This patient's behavioral difficulties at school coincident with starting first grade are most likely due to a specific learning disorder.  A learning disorder is characterized by difficulty in acquiring and using core academic skills (eg, reading, writing, and/or mathematics), which typically manifests at school age but can worsen as academic expectations increase (eg, moving from kindergarten to first grade).

Reading disorders manifest with difficulty in fluency, comprehension, and/or accuracy.  A common learning disorder is dyslexia, which involves a pattern of difficulty with word recognition, decoding (ie, producing sound associated with letters or words), or spelling, affecting both reading and writing.  This can affect the ability to follow directions and be associated with behavioral problems and reluctance to engage in learning due to negative self-concept (eg, this patient's worry that her classmates will laugh at her).  Manifestations may not be apparent in other, nonacademic social settings (eg, after-school dance classes, playing with children in the neighborhood).

Learning disorders are more common in children with social adversities and chronic medical, neurologic, or chromosomal conditions (eg, epilepsy, diabetes mellitus, fragile X syndrome).  These disorders are commonly comorbid with other psychiatric disorders including attention deficit hyperactivity disorder (ADHD), depression, and disruptive behavior disorders.  Standardized testing can confirm the diagnosis and lead to early intervention, which is essential for improving outcomes.

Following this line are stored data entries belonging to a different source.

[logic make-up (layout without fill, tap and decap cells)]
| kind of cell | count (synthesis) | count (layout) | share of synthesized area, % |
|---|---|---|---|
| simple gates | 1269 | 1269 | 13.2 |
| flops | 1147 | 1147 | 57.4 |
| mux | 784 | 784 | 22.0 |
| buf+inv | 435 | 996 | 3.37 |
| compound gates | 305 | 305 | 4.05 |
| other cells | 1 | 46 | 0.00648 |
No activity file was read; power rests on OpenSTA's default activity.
**src/rtl/mem_copy_engine_pkg.sv**
```systemverilog
// -----------------------------------------------------------------------------
// mem_copy_engine_pkg
// Shared types for the memory copy/fill engine: the request mode encoding and
// the controller state encoding.
// -----------------------------------------------------------------------------
package mem_copy_engine_pkg;

  // Request type carried on the mode input.
  typedef enum logic {
    MODE_COPY = 1'b0,
    MODE_FILL = 1'b1
  } mode_e;

  // Controller states.
  typedef enum logic [1:0] {
    ST_IDLE   = 2'd0,
    ST_RUN    = 2'd1,
    ST_FINISH = 2'd2
  } state_e;

endpackage : mem_copy_engine_pkg

```
**src/rtl/mem_copy_engine.sv**
```systemverilog
// -----------------------------------------------------------------------------
// mem_copy_engine
// Single-request memory engine that either copies len words from src to dst
// (COPY) or writes a constant to len words starting at dst (FILL), one word
// per cycle, against a RAM with a synchronous write port and an asynchronous
// read port. Overlapping copies with src < dst run descending so the result
// behaves as a non-destructive move. Requests that would run past the end of
// memory are rejected without writing and flagged with err alongside done.
//
// Ports:
//   clock      in            rising-edge clock
//   reset_n    in            asynchronous active-low reset
//   start      in            request strobe, only honoured while idle
//   mode       in            0 = COPY, 1 = FILL
//   src        in  [AW-1:0]  source start address (COPY)
//   dst        in  [AW-1:0]  destination start address
//   len        in  [AW:0]    word count 0..Nloc
//   fill_val   in  [Dbits-1:0] constant written in FILL
//   busy       out           request in progress (RUN or FINISH)
//   done       out           one-cycle completion pulse
//   err        out           with done, marks a rejected request
//   ram_wr     out           RAM write enable
//   ram_addr1  out [AW-1:0]  RAM write address
//   ram_addr2  out [AW-1:0]  RAM read address
//   ram_din    out [Dbits-1:0] RAM write data
//   ram_dout2  in  [Dbits-1:0] RAM read data at ram_addr2 (combinational)
// -----------------------------------------------------------------------------
module mem_copy_engine
  import mem_copy_engine_pkg::*;
#(
  parameter int Nloc  = 16,
  parameter int Dbits = 4,
  localparam int AW   = $clog2(Nloc)
) (
  input  logic             clock,
  input  logic             reset_n,
  input  logic             start,
  input  logic             mode,
  input  logic [AW-1:0]    src,
  input  logic [AW-1:0]    dst,
  input  logic [AW:0]      len,
  input  logic [Dbits-1:0] fill_val,
  output logic             busy,
  output logic             done,
  output logic             err,
  output logic             ram_wr,
  output logic [AW-1:0]    ram_addr1,
  output logic [AW-1:0]    ram_addr2,
  output logic [Dbits-1:0] ram_din,
  input  logic [Dbits-1:0] ram_dout2
);

  // Range arithmetic is done two bits wider than an address so that
  // dst+len (up to 2*Nloc-1 plus slack) never wraps.
  localparam int XW = AW + 2;

  state_e           state_q, state_d;
  mode_e            mode_q,  mode_d;
  logic             desc_q,  desc_d;
  logic             err_q,   err_d;
  logic [AW-1:0]    wa_q,    wa_d;     // current write (destination) address
  logic [AW-1:0]    ra_q,    ra_d;     // current read (source) address
  logic [AW:0]      cnt_q,   cnt_d;    // words still to write
  logic [Dbits-1:0] fill_q,  fill_d;

  // Request qualification on the live inputs, used only on the accept edge.
  logic [XW-1:0] src_x, dst_x, len_x, nloc_x;
  logic          req_copy;
  logic          req_oor;
  logic          req_overlap;
  logic [AW-1:0] wa_start;
  logic [AW-1:0] ra_start;

  assign src_x    = XW'(src);
  assign dst_x    = XW'(dst);
  assign len_x    = XW'(len);
  assign nloc_x   = XW'(Nloc);
  assign req_copy = (mode == MODE_COPY);

  assign req_oor = (dst_x + len_x > nloc_x) ||
                   (req_copy && (src_x + len_x > nloc_x));

  // A forward copy would overwrite source words before reading them only when
  // the destination starts strictly inside the source window.
  assign req_overlap = req_copy && (src_x < dst_x) && (dst_x < src_x + len_x);

  // Descending transfers start at the last word of each window. Only used for
  // in-range, non-empty requests, so the AW-bit result cannot wrap.
  assign wa_start = req_overlap ? (dst + AW'(len) - AW'(1)) : dst;
  assign ra_start = req_overlap ? (src + AW'(len) - AW'(1)) : src;

  // ---------------------------------------------------------------------------
  // State register
  // ---------------------------------------------------------------------------
  always_ff @(posedge clock or negedge reset_n) begin
    if (!reset_n) begin
      state_q <= ST_IDLE;
      mode_q  <= MODE_COPY;
      desc_q  <= 1'b0;
      err_q   <= 1'b0;
      wa_q    <= '0;
      ra_q    <= '0;
      cnt_q   <= '0;
      fill_q  <= '0;
    end else begin
      state_q <= state_d;
      mode_q  <= mode_d;
      desc_q  <= desc_d;
      err_q   <= err_d;
      wa_q    <= wa_d;
      ra_q    <= ra_d;
      cnt_q   <= cnt_d;
      fill_q  <= fill_d;
    end
  end

  // ---------------------------------------------------------------------------
  // Next-state logic
  // ---------------------------------------------------------------------------
  always_comb begin
    state_d = state_q;
    mode_d  = mode_q;
    desc_d  = desc_q;
    err_d   = err_q;
    wa_d    = wa_q;
    ra_d    = ra_q;
    cnt_d   = cnt_q;
    fill_d  = fill_q;

    case (state_q)
      ST_IDLE: begin
        if (start) begin
          mode_d  = mode_e'(mode);
          fill_d  = fill_val;
          desc_d  = req_overlap;
          wa_d    = wa_start;
          ra_d    = ra_start;
          cnt_d   = len;
          err_d   = req_oor;
          // Empty and rejected requests skip straight to the done pulse.
          state_d = (req_oor || (len == '0)) ? ST_FINISH : ST_RUN;
        end
      end

      ST_RUN: begin
        cnt_d = cnt_q - (AW+1)'(1);
        if (desc_q) begin
          wa_d = wa_q - AW'(1);
          ra_d = ra_q - AW'(1);
        end else begin
          wa_d = wa_q + AW'(1);
          ra_d = ra_q + AW'(1);
        end
        if (cnt_q == (AW+1)'(1)) begin
          state_d = ST_FINISH;
        end
      end

      ST_FINISH: begin
        err_d   = 1'b0;
        state_d = ST_IDLE;
      end

      default: begin
        state_d = ST_IDLE;
      end
    endcase
  end

  // ---------------------------------------------------------------------------
  // Outputs: decoded purely from the registered state so that an asserted
  // reset_n clears them without waiting for a clock edge. RAM buses are held
  // at zero whenever no write is in progress.
  // ---------------------------------------------------------------------------
  always_comb begin
    busy      = (state_q != ST_IDLE);
    done      = (state_q == ST_FINISH);
    err       = (state_q == ST_FINISH) && err_q;
    ram_wr    = (state_q == ST_RUN);
    ram_addr1 = '0;
    ram_addr2 = '0;
    ram_din   = '0;
    if (state_q == ST_RUN) begin
      ram_addr1 = wa_q;
      if (mode_q == MODE_COPY) begin
        // Read and write share the cycle: the asynchronous read data feeds
        // straight back out as write data.
        ram_addr2 = ra_q;
        ram_din   = ram_dout2;
      end else begin
        ram_din   = fill_q;
      end
    end
  end

endmodule : mem_copy_engine

```
**config.mk**
```make
export PLATFORM = sky130hd
export DESIGN_NAME = mem_copy_engine
export DESIGN_NICKNAME = d
export VERILOG_FILES = /design/src/rtl/mem_copy_engine_pkg.sv /design/src/rtl/mem_copy_engine.sv
export SDC_FILE = /design/constraint.sdc
export NUM_CORES = 1
export LEC_CHECK = 0
export ABC_AREA = 1
export ABC_CLOCK_PERIOD_IN_PS = 3800
export CAP_MARGIN = 10
export CORE_MARGIN = 10
export CORE_UTILIZATION = 53
export DETAILED_ROUTE_END_ITERATION = 10
export GPL_ROUTABILITY_DRIVEN = 0
export MAX_ROUTING_LAYER = met4
export PLACE_DENSITY = 0.86
export SYNTH_ARGS = -nofsm -noshare
export SYNTH_HDL_FRONTEND = slang
export SYNTH_SLANG_ARGS = --single-unit
```
**constraint.sdc**
```tcl
create_clock -name clock -period 3.8 [get_ports clock]
set_clock_uncertainty 0.2 [all_clocks]
set_input_delay 0.95 -clock clock [delete_from_list [all_inputs] [get_ports clock]]
set_output_delay 0.95 -clock clock [all_outputs]
set_load 0.005 [all_outputs]
```
After elaboration in Yosys (flattened, before gate mapping)
Index checks and enable logic that the tools add are counted.
Widths: inputs -> output; s select.
{ "word_totals": {"regBits": 22, "input_bits": 25, "out_inout_bits": 16, "word_cells": 65} }
{ "op_classes": {"add_sub_neg": 11, "order_cmp": 4, "n_eq_ne": 5, "n_mux": 21, "bitwise": 1, "n_reduce_logical": 15} }
{ "ops": {"columns": ["op", "n"], "rows": [
  ["$mux 4", 11],
  ["$pmux 4 s2", 2],
  ["$sub 4x1->4 const B", 4],
  ["$add 4x5->6", 2],
  ["$gt 6x5->1 const B", 2],
  ["$pmux 5 s2", 1],
  ["$add 4x1->4 const B", 2],
  ["$add 4x4->4", 2],
  ["$reduce_and 2->1", 4],
  ["$lt 4x6->1", 1],
  ["$mux 2", 3],
  ["$reduce_bool 2->1", 3],
  ["$eq 5x1->1 const B", 1],
  ["$logic_not 5->1", 1],
  ["$mux 5", 1],
  ["$sub 5x1->5 const B", 1],
  ["$logic_and 1x1->1", 4],
  ["$lt 4x4->1", 1],
  ["$pmux 2 s2", 1],
  ["$eq 2x1->1 const B", 1],
  ["$eq 2x2->1 const B", 1],
  ["$logic_not 2->1", 1],
  ["$logic_or 1x1->1", 2],
  ["$ne 2x1->1 const B", 1],
  ["other kinds (4)", 4]
]} }

Longest topological paths before layout
Gate-level depths: netlist (run 1).
{ "depth": {"ltp_word": 8, "depth_mapped": 19, "mapped_depth_nobuf": 19} }

Least setup slack after synthesis (run 1)
Ideal clock, no wire load.
{ "synth_timing": {"kind": "input to register", "from": "input src[0]", "to": "register wa_q[3]", "setup_ns": 0.124, "arrival_time_ns": 2.707, "path_slack_ns": 0.769, "path_stages": 14, "path_buffers": 0, "path_cell_list": "ha_1 -> inv_1 -> fa_1 -> xnor2_1 -> inv_1 -> ha_1 -> nand2_1 -> inv_1 -> nand2_1 -> nand2_1 -> nand3_4 -> nand2_8 -> o21ai_1 -> o21bai_2"} }
{ "synth_via": {"elab_chain_len": 6, "elab_cells_between_ends": 8, "cone_classes": "add/sub: 1; order compare: 2; mux: 3; reduce/logical: 2"} }
{ "synth_lines": {"columns": ["element", "line_no", "rtl"], "rows": [
  ["start, declared", "mem_copy_engine.sv:39", "input logic [AW-1:0] src,"],
  ["$add 4x5->6 / $lt 4x4->1 (equally long branches)", "mem_copy_engine.sv:85", "assign req_overlap = req_copy && (src_x < dst_x) && (dst_x < src_x + len_x);"],
  ["$lt 4x6->1 / $logic_and 1x1->1 (equally long branches)", "mem_copy_engine.sv:85", null],
  ["$logic_and 1x1->1 *", "mem_copy_engine.sv:85", null],
  ["$mux 4 *", "mem_copy_engine.sv:89", "assign wa_start = req_overlap ? (dst + AW'(len) - AW'(1)) : dst;"],
  ["$mux 4 *", "mem_copy_engine.sv:132", "if (start) begin"],
  ["$pmux 4 s2 *", "mem_copy_engine.sv:130", "case (state_q)"],
  ["end signal, assigned", "mem_copy_engine.sv:110", "wa_q <= wa_d;"],
  ["end, declared", "mem_copy_engine.sv:61", "logic [AW-1:0] wa_q, wa_d;"]
]} }
Every way passes the cells marked *; elsewhere a longest branch is shown, timed or not. The select of a mux whose other input is x is not followed.
A chain may end at the register's enable or synchronous reset.

Worst setup path in the final report (run 1)
{ "layout_timing": {"from": "input len[2]", "to": "register wa_q[1]"} }
{ "layout_via": {"elab_chain_len": 6} }
{ "layout_lines": {"columns": ["element", "line_no", "rtl"], "rows": [
  ["start, declared", "mem_copy_engine.sv:41", "input logic [AW:0] len,"],
  ["$add 4x5->6", "mem_copy_engine.sv:85", null],
  ["$lt 4x6->1", "mem_copy_engine.sv:85", null],
  ["$logic_and 1x1->1", "mem_copy_engine.sv:85", null],
  ["$mux 4", "mem_copy_engine.sv:89", null],
  ["$mux 4", "mem_copy_engine.sv:132", null],
  ["$pmux 4 s2", "mem_copy_engine.sv:130", null]
]} }
Every way passes these cells. The select of a mux whose other input is x is not followed.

(Choice A)  This patient's difficulty should not be dismissed as age-appropriate.  Without further intervention, learning disorders can contribute to poor self-esteem, anxiety, depression, disruptive behavior, and academic difficulty.

(Choice B)  ADHD is characterized by a pattern of inattention and/or hyperactivity-impulsivity across at least 2 settings.  There is no indication that this child struggles in the home setting.

(Choice C)  Intellectual disability includes deficits in intellectual as well as adaptive functioning (eg, dressing or feeding self, communicating, socializing), both of which this patient's mother does not describe.

(Choices D and E)  School refusal can be seen in oppositional defiant disorder, which is characterized by a pervasive pattern of angry/irritable mood, defiance, and vindictiveness.  Fear of being scrutinized by others can be seen in social anxiety disorder.  However, this patient's defiance is limited to going to and participating at school; she has no other behavioral difficulties at home, is not vindictive, has no difficulty playing with neighborhood kids, and readily participates in dance class.  Her argumentative behavior and school refusal are likely related to her struggle with reading and subsequent teasing.

Educational objective:
Learning disorders present in school-aged children as difficulties with academic skills (eg, reading, writing, and/or mathematics) and may result in anxiety, behavioral difficulties, and school refusal.  Early detection and intervention are essential for improving outcomes.